NeurIPS 2019
Sun Dec 8th through Sat the 14th, 2019 at Vancouver Convention Center
Paper ID: 6487 Improved Regret Bounds for Bandit Combinatorial Optimization

### Reviewer 1

This work investigates combinatorial bandits (where actions are a subset of the corners of the boolean hypercube) both in the nonstochastic and stochastic settings, where actions are assumed to have exactly k bits equal to 1. In the nonstochastic setting, the lower bound recently proved by Cohen et al. is improved on by removing a spurious 1/sqrt{log T} factor, thus obtaining a tight regret bound of order sqrt{k^3dT}. This is achieved by generating correlated binary loss vectors, in contract to the approach followed by Cohen et al. in which correlated Gaussian losses were used.

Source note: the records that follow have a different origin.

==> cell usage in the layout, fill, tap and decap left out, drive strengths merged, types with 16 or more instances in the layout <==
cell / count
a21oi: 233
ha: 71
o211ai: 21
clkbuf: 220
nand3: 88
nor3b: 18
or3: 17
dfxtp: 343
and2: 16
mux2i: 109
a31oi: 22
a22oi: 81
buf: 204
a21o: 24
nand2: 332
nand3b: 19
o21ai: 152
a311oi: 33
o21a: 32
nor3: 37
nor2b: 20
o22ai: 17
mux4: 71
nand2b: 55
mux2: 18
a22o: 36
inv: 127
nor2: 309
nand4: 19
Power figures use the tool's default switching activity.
`src/crb_defines.vh`:
```
`ifndef CRB_DEFINES_VH
`define CRB_DEFINES_VH
// register byte addresses (word aligned)
`define CRB_STATUS_OFF 4'h0
`define CRB_SID_OFF 4'h4
`define CRB_EID_OFF 4'h8
`define CRB_IRQ_STAT_OFF 4'hC
// second address bit group for event registers
`define CRB_IRQ_CLR_OFF 5'h10
`define CRB_IRQ_EN_OFF 5'h14
`define CRB_ADDR_W 5
// status register fields
`define CRB_FULL_BIT 7
`define CRB_RTR_BIT 3
`define CRB_FILT_HI 2
`define CRB_FILT_LO 0
// identifier register fields
`define CRB_SID_HI 12
`define CRB_SID_LO 2
`define CRB_SRR_BIT 1
`define CRB_XID_BIT 0
`define CRB_SID_MASK 16'h1FFF
`define CRB_EID_MASK 16'h0FFF
// event bits
`define CRB_EV_LOAD 0
`define CRB_EV_LOST 1
`define CRB_EV_W 2
// reset values
`define CRB_STATUS_RST 16'h0000
`define CRB_IRQ_RST 2'b00
`define CRB_FILT_RST 3'b000
// filter codes
`define CRB_FILT_ONE 3'b001
`endif

```
`src/crb_event_bank.v`:
```
`timescale 1ns/1ps
`include "crb_defines.vh"
module crb_event_bank #(
  parameter W = 2
) (
  input wire mclk,
  input wire resetn,
  input wire [W-1:0] ev_set,
  input wire clr_we,
  input wire en_we,
  input wire [W-1:0] wdata,
  output wire [W-1:0] stat,
  output wire [W-1:0] en,
  output wire irq_next
);
  reg [W-1:0] stat_reg;
  reg [W-1:0] en_reg;
  assign stat = stat_reg;
  assign en = en_reg;
  // next level so the top can register its output without a lag surprise
  assign irq_next = |((stat_reg & ~({W{clr_we}} & wdata) | ev_set)
    & (en_we ? wdata : en_reg));
  always @(posedge mclk or negedge resetn)
  begin
    if (!resetn)
    begin
      stat_reg <= {W{1'b0}};
      en_reg <= {W{1'b0}};
    end
    else
    begin
      // set wins over a clear in the same cycle
      stat_reg <= (stat_reg & ~({W{clr_we}} & wdata)) | ev_set;
      if (en_we)
        en_reg <= wdata;
    end
  end
endmodule // crb_event_bank

```
`src/crb_rx_buffer.v`:
```
`timescale 1ns/1ps
`include "crb_defines.vh"
module crb_rx_buffer (
  input wire mclk,
  input wire resetn,
  input wire [4:0] avs_address,
  input wire avs_read,
  input wire avs_write,
  input wire [31:0] avs_writedata,
  input wire [3:0] avs_byteenable,
  output reg [31:0] avs_readdata,
  output reg avs_waitrequest,
  output reg avs_response_err,
  input wire load_valid,
  input wire [2:0] load_filter,
  input wire load_rtr,
  input wire load_xid,
  input wire load_srr,
  input wire [10:0] load_sid,
  input wire [11:0] load_eid,
  input wire double_buffer_enable,
  output reg buffer_full_flag,
  output reg irq
);
  reg remote_request_seen_reg;
  reg [2:0] accepting_filter_number_reg;
  reg [15:0] sid_reg;
  reg [15:0] eid_reg;
  reg done_reg;
  reg [31:0] rdata_next;
  reg err_next;
  wire req;
  wire ack;
  wire acc_ok;
  wire load_take;
  wire [`CRB_EV_W-1:0] ev_set;
  wire [`CRB_EV_W-1:0] ev_stat;
  wire [`CRB_EV_W-1:0] ev_en;
  wire irq_next;
  wire wr_status;
  wire wr_sid;
  wire wr_eid;
  wire lo_bytes;

  // one wait cycle then answer; done_reg drops waitrequest for one edge
  assign req = (avs_read | avs_write) & ~done_reg;
  // writes land only at the edge the master sees waitrequest low
  assign ack = (avs_read | avs_write) & ~avs_waitrequest;
  assign lo_bytes = avs_byteenable[0] | avs_byteenable[1];
  assign wr_status = ack & avs_write & lo_bytes
    & (avs_address == {1'b0, `CRB_STATUS_OFF});
  assign wr_sid = ack & avs_write & lo_bytes
    & (avs_address == {1'b0, `CRB_SID_OFF});
  assign wr_eid = ack & avs_write & lo_bytes
    & (avs_address == {1'b0, `CRB_EID_OFF});

  // filters 0 and 1 only route here in double buffer mode; codes above
  // five do not exist and are dropped
  assign acc_ok = (load_filter > `CRB_FILT_ONE || double_buffer_enable)
    && load_filter <= 3'b101;
  // a full buffer is not overwritten, the message counts as lost
  assign load_take = load_valid & acc_ok & ~buffer_full_flag;
  assign ev_set = {load_valid & acc_ok & buffer_full_flag, load_take};

  crb_event_bank #(
    .W(`CRB_EV_W)
  ) u_events (
    .mclk(mclk),
    .resetn(resetn),
    .ev_set(ev_set),
    .clr_we(ack & avs_write & avs_byteenable[0]
      & (avs_address == `CRB_IRQ_CLR_OFF)),
    .en_we(ack & avs_write & avs_byteenable[0]
      & (avs_address == `CRB_IRQ_EN_OFF)),
    .wdata(avs_writedata[`CRB_EV_W-1:0]),
    .stat(ev_stat),
    .en(ev_en),
    .irq_next(irq_next)
  );

  always @*
  begin
    rdata_next = 32'h0000_0000;
    err_next = 1'b0;
    case (avs_address)
      {1'b0, `CRB_STATUS_OFF}:
      begin
        rdata_next[`CRB_FULL_BIT] = buffer_full_flag;
        rdata_next[`CRB_RTR_BIT] = remote_request_seen_reg;
        rdata_next[`CRB_FILT_HI:`CRB_FILT_LO] =
          accepting_filter_number_reg;
      end
      {1'b0, `CRB_SID_OFF}:
        rdata_next[15:0] = sid_reg & `CRB_SID_MASK;
      {1'b0, `CRB_EID_OFF}:
        rdata_next[15:0] = eid_reg & `CRB_EID_MASK;
      {1'b0, `CRB_IRQ_STAT_OFF}:
        rdata_next[`CRB_EV_W-1:0] = ev_stat;
      `CRB_IRQ_CLR_OFF:
        rdata_next = 32'h0000_0000;
      `CRB_IRQ_EN_OFF:
        rdata_next[`CRB_EV_W-1:0] = ev_en;
      default:
        err_next = 1'b1;
    endcase
  end

  always @(posedge mclk or negedge resetn)
  begin
    if (!resetn)
    begin
      avs_readdata <= 32'h0000_0000;
      avs_waitrequest <= 1'b1;
      avs_response_err <= 1'b0;
      done_reg <= 1'b0;
      irq <= 1'b0;
    end
    else
    begin
      done_reg <= req;
      avs_waitrequest <= ~req;
      if (req)
      begin
        avs_readdata <= avs_read ? rdata_next : 32'h0000_0000;
        avs_response_err <= err_next;
      end
      irq <= irq_next;
    end
  end

  always @(posedge mclk or negedge resetn)
  begin
    if (!resetn)
    begin
      buffer_full_flag <= 1'b0;
      remote_request_seen_reg <= 1'b0;
      accepting_filter_number_reg <= `CRB_FILT_RST;
    end
    else
    begin
      if (load_take)
      begin
        buffer_full_flag <= 1'b1;
        remote_request_seen_reg <= load_rtr;
        accepting_filter_number_reg <= load_filter;
      end
      else if (wr_status && !avs_writedata[`CRB_FULL_BIT])
        buffer_full_flag <= 1'b0;
    end
  end

  // identifiers have no reset; contents unknown until first load or write
  always @(posedge mclk)
  begin
    if (load_take)
    begin
      sid_reg <= {3'b000, load_sid, load_srr, load_xid};
      eid_reg <= {4'h0, load_eid};
    end
    else
    begin
      if (wr_sid)
        sid_reg <= avs_writedata[15:0] & `CRB_SID_MASK;
      if (wr_eid)
        eid_reg <= avs_writedata[15:0] & `CRB_EID_MASK;
    end
  end
endmodule // crb_rx_buffer

```
==> config.mk <==
export PLATFORM = sky130hd
export DESIGN_NAME = idle_and_pwm_timers
export DESIGN_NICKNAME = d
export VERILOG_FILES = /design/src/inc/timers_pkg.sv /design/src/idle_and_pwm_timers.sv
export SDC_FILE = /design/constraint.sdc
export NUM_CORES = 1
export LEC_CHECK = 0
export ABC_AREA = 1
export BUFFER_PORTS_ARGS = -buffer_cell sky130_fd_sc_hd__buf_2
export CAP_MARGIN = 10
export CORE_AREA = 2 2 149 137
export DETAILED_ROUTE_END_ITERATION = 6
export DIE_AREA = 0 0 151 139
export MAX_ROUTING_LAYER = met4
export PLACE_DENSITY = 0.65
export SLEW_MARGIN = 30
export SYNTH_ARGS = -nofsm -noshare
export SYNTH_HDL_FRONTEND = slang
export SYNTH_SLANG_ARGS = --single-unit
==> constraint.sdc <==
create_clock -name clk -period 6 [get_ports clk]
set_input_delay 0.9 -clock clk [delete_from_list [all_inputs] [get_ports clk]]
set_output_delay 0.9 -clock clk [all_outputs]
set_load 0.02 [all_outputs]
===== src/adc_channel_decode.sv =====
/*
 * Channel decoder: turns the 3-bit channel code into a one-hot pin route
 * and, while a pin is selected, forces the other shared pins into input mode.
 * Assumes the channel code is a registered value from the same clock.
 */
`timescale 1ns/1ps
module adc_channel_decode #(
	parameter int N = 6
) (
	input  wire logic [2:0]   i_code,       // Channel code
	output logic      [N-1:0] o_route,      // One-hot pin to comparator
	output logic      [N-1:0] o_force_input // Pins forced to input mode
);
	// Only codes 1..N route a pin; 0 and 7 route none
	wire logic any_selected = (o_route != '0);
	genvar g;
	generate
		for (g = 0; g < N; g++) begin : gen_pin
			assign o_route[g]       = (i_code == 3'(g + 1));
			assign o_force_input[g] = any_selected && !o_route[g];
		end
	endgenerate
endmodule // adc_channel_decode


===== src/adc_sar_step.sv =====
/*
 * Successive-approximation step: given the trial code and the comparator,
 * keeps or drops the bit under test and sets the next lower one.
 * Assumes the caller holds the bit index.
 */
`timescale 1ns/1ps
module adc_sar_step #(
	parameter int W = 8
) (
	input  wire logic [W-1:0]         i_code,    // Current trial code
	input  wire logic [$clog2(W)-1:0] i_bit,     // Bit under test
	input  wire logic                 i_above,   // Input above compare level
	output logic      [W-1:0]         o_next     // Next trial code
);
	wire logic [W-1:0] test_mask = W'(1) << i_bit;
	wire logic [W-1:0] next_mask = test_mask >> 1;
	// Keep the tested bit only when input is above, then try the next bit
	assign o_next = (i_above ? i_code : (i_code & ~test_mask)) | next_mask;
endmodule // adc_sar_step
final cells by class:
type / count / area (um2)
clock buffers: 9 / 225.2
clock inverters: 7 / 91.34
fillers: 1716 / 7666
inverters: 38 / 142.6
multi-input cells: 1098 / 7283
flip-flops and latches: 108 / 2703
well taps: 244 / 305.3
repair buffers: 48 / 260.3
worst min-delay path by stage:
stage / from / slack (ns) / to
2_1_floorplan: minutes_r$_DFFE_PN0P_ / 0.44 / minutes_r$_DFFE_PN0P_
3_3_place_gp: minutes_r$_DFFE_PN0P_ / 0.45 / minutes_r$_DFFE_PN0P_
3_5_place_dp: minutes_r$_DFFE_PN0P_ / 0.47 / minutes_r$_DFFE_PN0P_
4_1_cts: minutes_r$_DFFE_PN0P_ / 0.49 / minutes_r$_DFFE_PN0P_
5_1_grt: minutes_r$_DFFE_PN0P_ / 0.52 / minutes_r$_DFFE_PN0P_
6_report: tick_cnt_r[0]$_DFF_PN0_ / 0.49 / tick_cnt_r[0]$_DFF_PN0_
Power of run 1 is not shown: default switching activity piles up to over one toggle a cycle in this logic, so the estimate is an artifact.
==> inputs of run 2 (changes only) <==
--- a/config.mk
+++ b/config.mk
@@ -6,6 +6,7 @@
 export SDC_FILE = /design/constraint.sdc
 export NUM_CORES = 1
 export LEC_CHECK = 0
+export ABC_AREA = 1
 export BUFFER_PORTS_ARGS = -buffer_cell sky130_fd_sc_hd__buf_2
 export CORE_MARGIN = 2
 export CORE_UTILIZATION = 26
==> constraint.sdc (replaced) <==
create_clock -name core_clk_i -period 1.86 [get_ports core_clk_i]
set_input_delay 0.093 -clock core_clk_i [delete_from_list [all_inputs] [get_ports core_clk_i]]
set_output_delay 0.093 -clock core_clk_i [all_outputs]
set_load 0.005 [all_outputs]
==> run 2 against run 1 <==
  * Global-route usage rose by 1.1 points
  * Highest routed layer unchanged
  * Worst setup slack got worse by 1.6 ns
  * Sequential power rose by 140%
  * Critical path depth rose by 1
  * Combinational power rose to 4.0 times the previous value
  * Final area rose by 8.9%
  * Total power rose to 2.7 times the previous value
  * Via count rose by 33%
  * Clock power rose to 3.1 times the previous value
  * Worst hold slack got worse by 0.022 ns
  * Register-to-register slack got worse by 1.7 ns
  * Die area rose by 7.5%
<file path="src/rtl/psc_map.svh">
// Purpose: offsets, field positions, reset values and counts for the
//          power supervision control block
// Assumes: APB byte addressing, one 32-bit word per register
// Notes:   included by bare name
`ifndef PSC_MAP_SVH
`define PSC_MAP_SVH
`define PSC_ADDR_W 12
`define PSC_OFF_DEEP_OFF_CTRL 12'h060
`define PSC_OFF_MON_CTRL 12'h064
`define PSC_OFF_STATUS 12'h068
// deep-off control fields
`define PSC_LOCK_BIT 0
`define PSC_WAKE_BIT 1
`define PSC_REGULATOR_OFF_REQUEST_BIT 4
// monitor control fields
`define PSC_LVL_LSB 0
`define PSC_LVL_MSB 2
`define PSC_IE_BIT 4
`define PSC_FLAG_BIT 5
// status fields
`define PSC_ST_REG_ON_BIT 0
`define PSC_ST_BOR_BIT 1
`define PSC_ST_MON_ON_BIT 2
`define PSC_ST_PIN_MODE_BIT 3
// level select encodings
`define PSC_LVL_OFF 3'h0
`define PSC_LVL_TH1 3'h1
`define PSC_LVL_TH2 3'h2
`define PSC_LVL_TH3 3'h3
`define PSC_LVL_PIN 3'h7
`define PSC_CTRL_RST 8'h00
// release delay after core supervisor reports good
`define PSC_REL_DLY_CYC 16
`define PSC_RST_VECTOR 16'hfffe
`endif

</file>
<file path="src/rtl/psc_pkg.sv">
// Purpose: types for the power supervision control block
// Assumes: constants live in psc_map.svh
// Notes:   none
package psc_pkg;
    typedef enum logic [3:0] {
        PSC_ST_OFF = 4'h1,
        PSC_ST_RAMP = 4'h2,
        PSC_ST_RUN = 4'h4,
        PSC_ST_DEEP = 4'h8
    } psc_state_e;
    typedef struct packed {
        logic psel;
        logic penable;
        logic pwrite;
        logic [11:0] paddr;
        logic [31:0] pwdata;
    } psc_apb_req_s;
    typedef struct packed {
        logic digital_supply_below_th1;
        logic digital_supply_below_th2;
        logic digital_supply_below_th3;
        logic pin_below_ref;
    } psc_cmp_s;
endpackage

</file>
<file path="src/rtl/psc_top.sv">
// Purpose: power-up reset sequencing, supply level monitor and deep-off
//          control for the power manager
// Assumes: analog comparators and supervisor arrive as async levels
// Notes:
//
// Our own choices: the APB interface to the registers and the address map.
`include "psc_map.svh"
`timescale 1ns/100ps
`default_nettype none
module psc_top #(
    parameter int REL_DLY_CYC = `PSC_REL_DLY_CYC
) (
    // clock and reset
    input wire logic mclk,
    input wire logic rst,
    // apb slave
    input wire psc_pkg::psc_apb_req_s apb_req,
    output logic [31:0] prdata,
    output logic pready,
    output logic pslverr,
    // analog status, asynchronous
    input wire logic high_side_brownout,
    input wire logic core_supply_supervisor,
    input wire psc_pkg::psc_cmp_s cmp_in,
    // cpu side
    input wire logic cpu_deep_sleep,
    input wire logic cpu_mon_isr_ack,
    input wire logic rst_pin_n,
    input wire logic wake_pin,
    output logic mon_irq,
    output logic brownout_reset,
    output logic core_regulator_en,
    output logic [15:0] reset_vector,
    output logic pin_state_lock,
    output logic mon_settling
);
    localparam int DW = $clog2(REL_DLY_CYC + 1);
    localparam int SETTLE_NS = 500;
    localparam int SETTLE_CYC = (SETTLE_NS + 39) / 40;
    // two-flop synchronisers for all off-domain levels
    logic [8:0] async_in, sync1_ff, sync2_ff;
    assign async_in = {high_side_brownout, core_supply_supervisor,
                       cmp_in, rst_pin_n, wake_pin, cpu_deep_sleep};
    always_ff @(posedge mclk) begin
        if (rst) begin
            // brownout, core bad and reset pin idle high; comparators low
            sync1_ff <= 9'h184;
            sync2_ff <= 9'h184;
        end else begin
            sync1_ff <= async_in;
            sync2_ff <= sync1_ff;
        end
    end
    logic bo_s, core_bad_s, rpin_n_s, wake_s, sleep_s;
    psc_pkg::psc_cmp_s cmp_s;
    assign bo_s = sync2_ff[8];
    assign core_bad_s = sync2_ff[7];
    assign cmp_s = sync2_ff[6:3];
    assign rpin_n_s = sync2_ff[2];
    assign wake_s = sync2_ff[1];
    assign sleep_s = sync2_ff[0];

    psc_pkg::psc_state_e state_ff, nxt_state;
    logic [DW-1:0] dly_ff;
    logic regulator_off_request_ff, lock_ff, wake_ff, ie_ff, sw_flag_ff;
    logic [2:0] lvl_ff;
    logic wr_en, rd_en, deep_exit, mon_on, pin_mode, cmp_low;
    logic hw_clear;
    // hw_clear: brownout reset wipes the off request and monitor controls, not lock or wake
    assign hw_clear = brownout_reset;

    // power sequencer
    always_comb begin
        nxt_state = state_ff;
        case (state_ff)
            psc_pkg::PSC_ST_OFF: begin
                if (!bo_s) begin
                    nxt_state = psc_pkg::PSC_ST_RAMP;
                end
            end
            psc_pkg::PSC_ST_RAMP: begin
                if (bo_s) begin
                    nxt_state = psc_pkg::PSC_ST_OFF;
                end else if (!core_bad_s &&
                             dly_ff == DW'(REL_DLY_CYC)) begin
                    nxt_state = psc_pkg::PSC_ST_RUN;
                end
            end
            psc_pkg::PSC_ST_RUN: begin
                if (bo_s || core_bad_s) begin
                    nxt_state = psc_pkg::PSC_ST_OFF;
                end else if (regulator_off_request_ff && sleep_s) begin
                    nxt_state = psc_pkg::PSC_ST_DEEP;
                end
            end
            psc_pkg::PSC_ST_DEEP: begin
                if (bo_s || !rpin_n_s || wake_s) begin
                    nxt_state = psc_pkg::PSC_ST_OFF;
                end
            end
            default: begin
                nxt_state = psc_pkg::PSC_ST_OFF;
            end
        endcase
    end
    assign deep_exit = state_ff == psc_pkg::PSC_ST_DEEP &&
                       nxt_state == psc_pkg::PSC_ST_OFF;

    always_ff @(posedge mclk) begin
        if (rst) begin
            state_ff <= psc_pkg::PSC_ST_OFF;
        end else begin
            state_ff <= nxt_state;
        end
    end
    // release delay counts only while core reports good
    always_ff @(posedge mclk) begin
        if (rst || state_ff != psc_pkg::PSC_ST_RAMP || core_bad_s) begin
            dly_ff <= '0;
        end else if (dly_ff != DW'(REL_DLY_CYC)) begin
            dly_ff <= dly_ff + DW'(1);
        end
    end
    // reset held in off and ramp, also through deep-off
    assign brownout_reset = state_ff != psc_pkg::PSC_ST_RUN;
    assign core_regulator_en = state_ff == psc_pkg::PSC_ST_RAMP ||
                               state_ff == psc_pkg::PSC_ST_RUN;
    assign reset_vector = `PSC_RST_VECTOR;

    // apb: zero wait states, unmapped reads zero with slverr
    assign wr_en = apb_req.psel && apb_req.penable && apb_req.pwrite;
    assign rd_en = apb_req.psel && !apb_req.pwrite;
    assign pready = 1'b1;
    function automatic logic mapped(input logic [11:0] a);
        mapped = a == `PSC_OFF_DEEP_OFF_CTRL || a == `PSC_OFF_MON_CTRL ||
                 a == `PSC_OFF_STATUS;
    endfunction
    assign pslverr = apb_req.psel && apb_req.penable &&
                     !mapped(apb_req.paddr);
    function automatic logic hit(input logic [11:0] off);
        hit = wr_en && apb_req.paddr == off;
    endfunction

    // deep-off control register; lock and wake flag survive the
    // reset that follows a wake or reset pin exit from deep-off, so only a power cycle or a software write of zero clears them
    logic power_cycle;
    assign power_cycle = bo_s;
    always_ff @(posedge mclk) begin
        if (rst || hw_clear) begin
            regulator_off_request_ff <= 1'b0;
        end else if (hit(`PSC_OFF_DEEP_OFF_CTRL)) begin
            regulator_off_request_ff <= apb_req.pwdata[`PSC_REGULATOR_OFF_REQUEST_BIT];
        end
    end
    always_ff @(posedge mclk) begin
        if (rst) begin
            lock_ff <= 1'b0;
        end else if (nxt_state == psc_pkg::PSC_ST_DEEP) begin
            lock_ff <= 1'b1;
        end else if (power_cycle && state_ff != psc_pkg::PSC_ST_DEEP) begin
            lock_ff <= 1'b0;
        end else if (hit(`PSC_OFF_DEEP_OFF_CTRL) &&
                     !apb_req.pwdata[`PSC_LOCK_BIT]) begin
            lock_ff <= 1'b0;
        end
    end
    always_ff @(posedge mclk) begin
        if (rst) begin
            wake_ff <= 1'b0;
        end else if (deep_exit) begin
            wake_ff <= 1'b1;
        end else if (power_cycle && state_ff != psc_pkg::PSC_ST_DEEP) begin
            wake_ff <= 1'b0;
        end else if (hit(`PSC_OFF_DEEP_OFF_CTRL) &&
                     !apb_req.pwdata[`PSC_WAKE_BIT]) begin
            wake_ff <= 1'b0;
        end
    end
    assign pin_state_lock = lock_ff;

    // supply level monitor
    assign mon_on = lvl_ff == `PSC_LVL_PIN || lvl_ff == `PSC_LVL_TH1 ||
                    lvl_ff == `PSC_LVL_TH2 || lvl_ff == `PSC_LVL_TH3;
    assign pin_mode = lvl_ff == `PSC_LVL_PIN;
    always_comb begin
        case (lvl_ff)
            `PSC_LVL_PIN: cmp_low = cmp_s.pin_below_ref;
            `PSC_LVL_TH1: cmp_low = cmp_s.digital_supply_below_th1;
            `PSC_LVL_TH2: cmp_low = cmp_s.digital_supply_below_th2;
            `PSC_LVL_TH3: cmp_low = cmp_s.digital_supply_below_th3;
            default: cmp_low = 1'b0;
        endcase
    end
    always_ff @(posedge mclk) begin
        if (rst || hw_clear) begin
            lvl_ff <= `PSC_LVL_OFF;
            ie_ff <= 1'b0;
        end else if (hit(`PSC_OFF_MON_CTRL)) begin
            lvl_ff <= apb_req.pwdata[`PSC_LVL_MSB:`PSC_LVL_LSB];
            ie_ff <= apb_req.pwdata[`PSC_IE_BIT];
        end
    end
    // software flag only exists while disabled; set wins over isr clear
    logic sw_set;
    assign sw_set = hit(`PSC_OFF_MON_CTRL) &&
                    apb_req.pwdata[`PSC_FLAG_BIT] && !mon_on;
    always_ff @(posedge mclk) begin
        if (rst || hw_clear || mon_on) begin
            sw_flag_ff <= 1'b0;
        end else if (sw_set) begin
            sw_flag_ff <= 1'b1;
        end else if (cpu_mon_isr_ack) begin
            sw_flag_ff <= 1'b0;
        end else if (hit(`PSC_OFF_MON_CTRL)) begin
            sw_flag_ff <= 1'b0;
        end
    end
    logic flag;
    // enabled: flag is the comparator, writes cannot clear it
    assign flag = mon_on ? cmp_low : sw_flag_ff;
    assign mon_irq = flag && ie_ff;

    // settling indicator after enable or pin/supply switch
    localparam int SW = $clog2(SETTLE_CYC + 1);
    logic [SW-1:0] settle_ff;
    logic prev_on_ff, prev_pin_ff;
    always_ff @(posedge mclk) begin
        if (rst) begin
            prev_on_ff <= 1'b0;
            prev_pin_ff <= 1'b0;
            settle_ff <= '0;
        end else begin
            prev_on_ff <= mon_on;
            prev_pin_ff <= pin_mode;
            if (mon_on && (!prev_on_ff || pin_mode != prev_pin_ff)) begin
                settle_ff <= SW'(SETTLE_CYC);
            end else if (settle_ff != '0) begin
                settle_ff <= settle_ff - SW'(1);
            end
        end
    end
    assign mon_settling = settle_ff != '0;

    // read mux, registered at setup
    always_ff @(posedge mclk) begin
        if (rst) begin
            prdata <= 32'h0;
        end else if (rd_en && !apb_req.penable) begin
            prdata <= 32'h0;
            case (apb_req.paddr)
                `PSC_OFF_DEEP_OFF_CTRL: begin
                    prdata[`PSC_REGULATOR_OFF_REQUEST_BIT] <= regulator_off_request_ff;
                    prdata[`PSC_WAKE_BIT] <= wake_ff;
                    prdata[`PSC_LOCK_BIT] <= lock_ff;
                end
                `PSC_OFF_MON_CTRL: begin
                    prdata[`PSC_LVL_MSB:`PSC_LVL_LSB] <= lvl_ff;
                    prdata[`PSC_IE_BIT] <= ie_ff;
                    prdata[`PSC_FLAG_BIT] <= flag;
                end
                `PSC_OFF_STATUS: begin
                    prdata[`PSC_ST_REG_ON_BIT] <= core_regulator_en;
                    prdata[`PSC_ST_BOR_BIT] <= brownout_reset;
                    prdata[`PSC_ST_MON_ON_BIT] <= mon_on;
                    prdata[`PSC_ST_PIN_MODE_BIT] <= pin_mode;
                end
                default: begin
                    prdata <= 32'h0;
                end
            endcase
        end
    end
endmodule
`default_nettype wire

</file>
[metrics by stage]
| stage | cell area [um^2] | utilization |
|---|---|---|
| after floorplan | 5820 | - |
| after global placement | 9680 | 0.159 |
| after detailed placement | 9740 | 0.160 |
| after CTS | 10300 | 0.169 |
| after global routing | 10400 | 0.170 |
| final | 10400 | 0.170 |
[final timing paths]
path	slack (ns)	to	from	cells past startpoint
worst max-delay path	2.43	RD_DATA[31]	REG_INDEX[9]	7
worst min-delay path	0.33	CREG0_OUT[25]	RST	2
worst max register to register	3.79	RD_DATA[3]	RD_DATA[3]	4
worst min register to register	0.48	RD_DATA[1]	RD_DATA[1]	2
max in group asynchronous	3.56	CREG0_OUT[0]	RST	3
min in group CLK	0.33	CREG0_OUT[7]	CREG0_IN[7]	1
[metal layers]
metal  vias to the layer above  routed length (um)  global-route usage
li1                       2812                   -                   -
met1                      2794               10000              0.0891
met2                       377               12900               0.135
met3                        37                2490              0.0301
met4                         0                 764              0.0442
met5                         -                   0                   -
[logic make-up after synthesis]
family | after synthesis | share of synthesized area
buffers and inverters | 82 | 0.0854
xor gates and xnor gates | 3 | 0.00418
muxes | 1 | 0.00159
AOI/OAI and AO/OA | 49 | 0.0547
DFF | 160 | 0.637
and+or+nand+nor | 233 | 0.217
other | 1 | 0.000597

In the stochastic setting, the authors prove an upper bound of sqrt{k^2dT} (excluding log factors) for the case of losses with independent components in [0,1]. The paper is well written and the technical parts are generally clear. The trick used to shave the 1/sqrt{log T} factor is simple and elegant. The techniques of Cohen et al. are extended to handle sums of correlated binary random variables. The upper bound for the stochastic case appears to be a simple extension of Lattimore and Szepesvari. The contribution is solid and technically sound. However, its significance is unclear because neither the results nor the techniques are particularly surprising in the context of previous works. AFTER AUTHOR FEEDBACK I appreciated the feedback provided by the authors to my comments. However, I will stand by my score which I think is the most appropriate in the context of NeurIPS.

### Reviewer 2

The paper has several new results on bandit combinatorial optimization. There are a few different ideas, but the main unifying theme is a new construction of hard instances for bandit combinatorial optimization. Mainly the paper is refining the results of Cohen, Hazan, and Koren (https://arxiv.org/pdf/1702.07539.pdf). First, this construction is used to refine a previous lower bound of Cohen, Hazan, and Koren for general bandit combinatorial optimization which used Gaussian noise to construct a hard instance. The authors turn it into a binary {0,1} distribution. This allows the authors to save a sqrt(log(T)) factor in the general bandit combinatorial optimization problem, since Gaussian noise must be divided by a logarithmic factor to almost surely stay bounded. The resulting lower bound is tight up to a T-independent log(d/k) factor for general bandit combinatorial optimization. The authors also prove that bandit combinatorial optimization becomes easier by a factor of sqrt(k) - for k the number of arms picked per round - with independent arms. The main point is to construct a distribution over actions ensuring a low variance observation whenever the losses of the coordinates are independent. This can be done by a direct use of the Kiefer-Wolfowitz theorem. Finally, there is an improved lower bound for online max matching in the symmetric K_{n,n} case. The previous Alon/Hazan/Koren work gave a lower bound which applied for K_{n,k} with k

### Reviewer 3

[Post-response comment: The response addressed most of my comments. In particular, the gap in the analysis is due to my mis-reading the formula, and the response convinced me. However, the paper overall looks incremental, so it is a paper nice to have, but its acceptance seems to be depending on the quality of other papers.] The paper studies the bandit combinatorial optimization problem and improve the lower bound of the problem from $\Omega(\sqrt{dk^3T/log T})$ in the prior work [8] to $\Omega(\sqrt{dk^3T})$, removing a factor of $1/\sqrt{\log T}$. This makes the regret dependency on T and k, d tight up to a logarithmic factor. The analysis is built upon prior work [2,8], with the major innovation being a design of new distribution of loss vectors (given in Eq.(8)) that leads to a better lower bound. The design of distribution of the loss vectors looks nontrivial to me, and there are some involved technical analysis to make it work. However, there seems to be a gap in the analysis: In the derivation sequence between line 248 and line 249, I do not understand the last equality (after the inequality). It does not look to be true to me, since it is true only when the first time of the LHS of the equation, (P'(i)-P(i))/P(i) is set to zero, but this is not the case. With this gap, I am not sure how the rest derivation should proceed, and thus I am left with some doubt on the correctness of the analysis, although I feel that it should be amendable. I would be happy to raise my score if the authors could clarify this issue and fill this gap in the analysis. Beside this gap, I feel that the authors in general did a good job in explaining the problem, and in explaining the inuition and the idea of the analysis. The results look nice, in tighting up a regret bound, and in proving a potential useful distribution of loss vectors for future analysis. Therefore, I feel that the paper is worth to be published.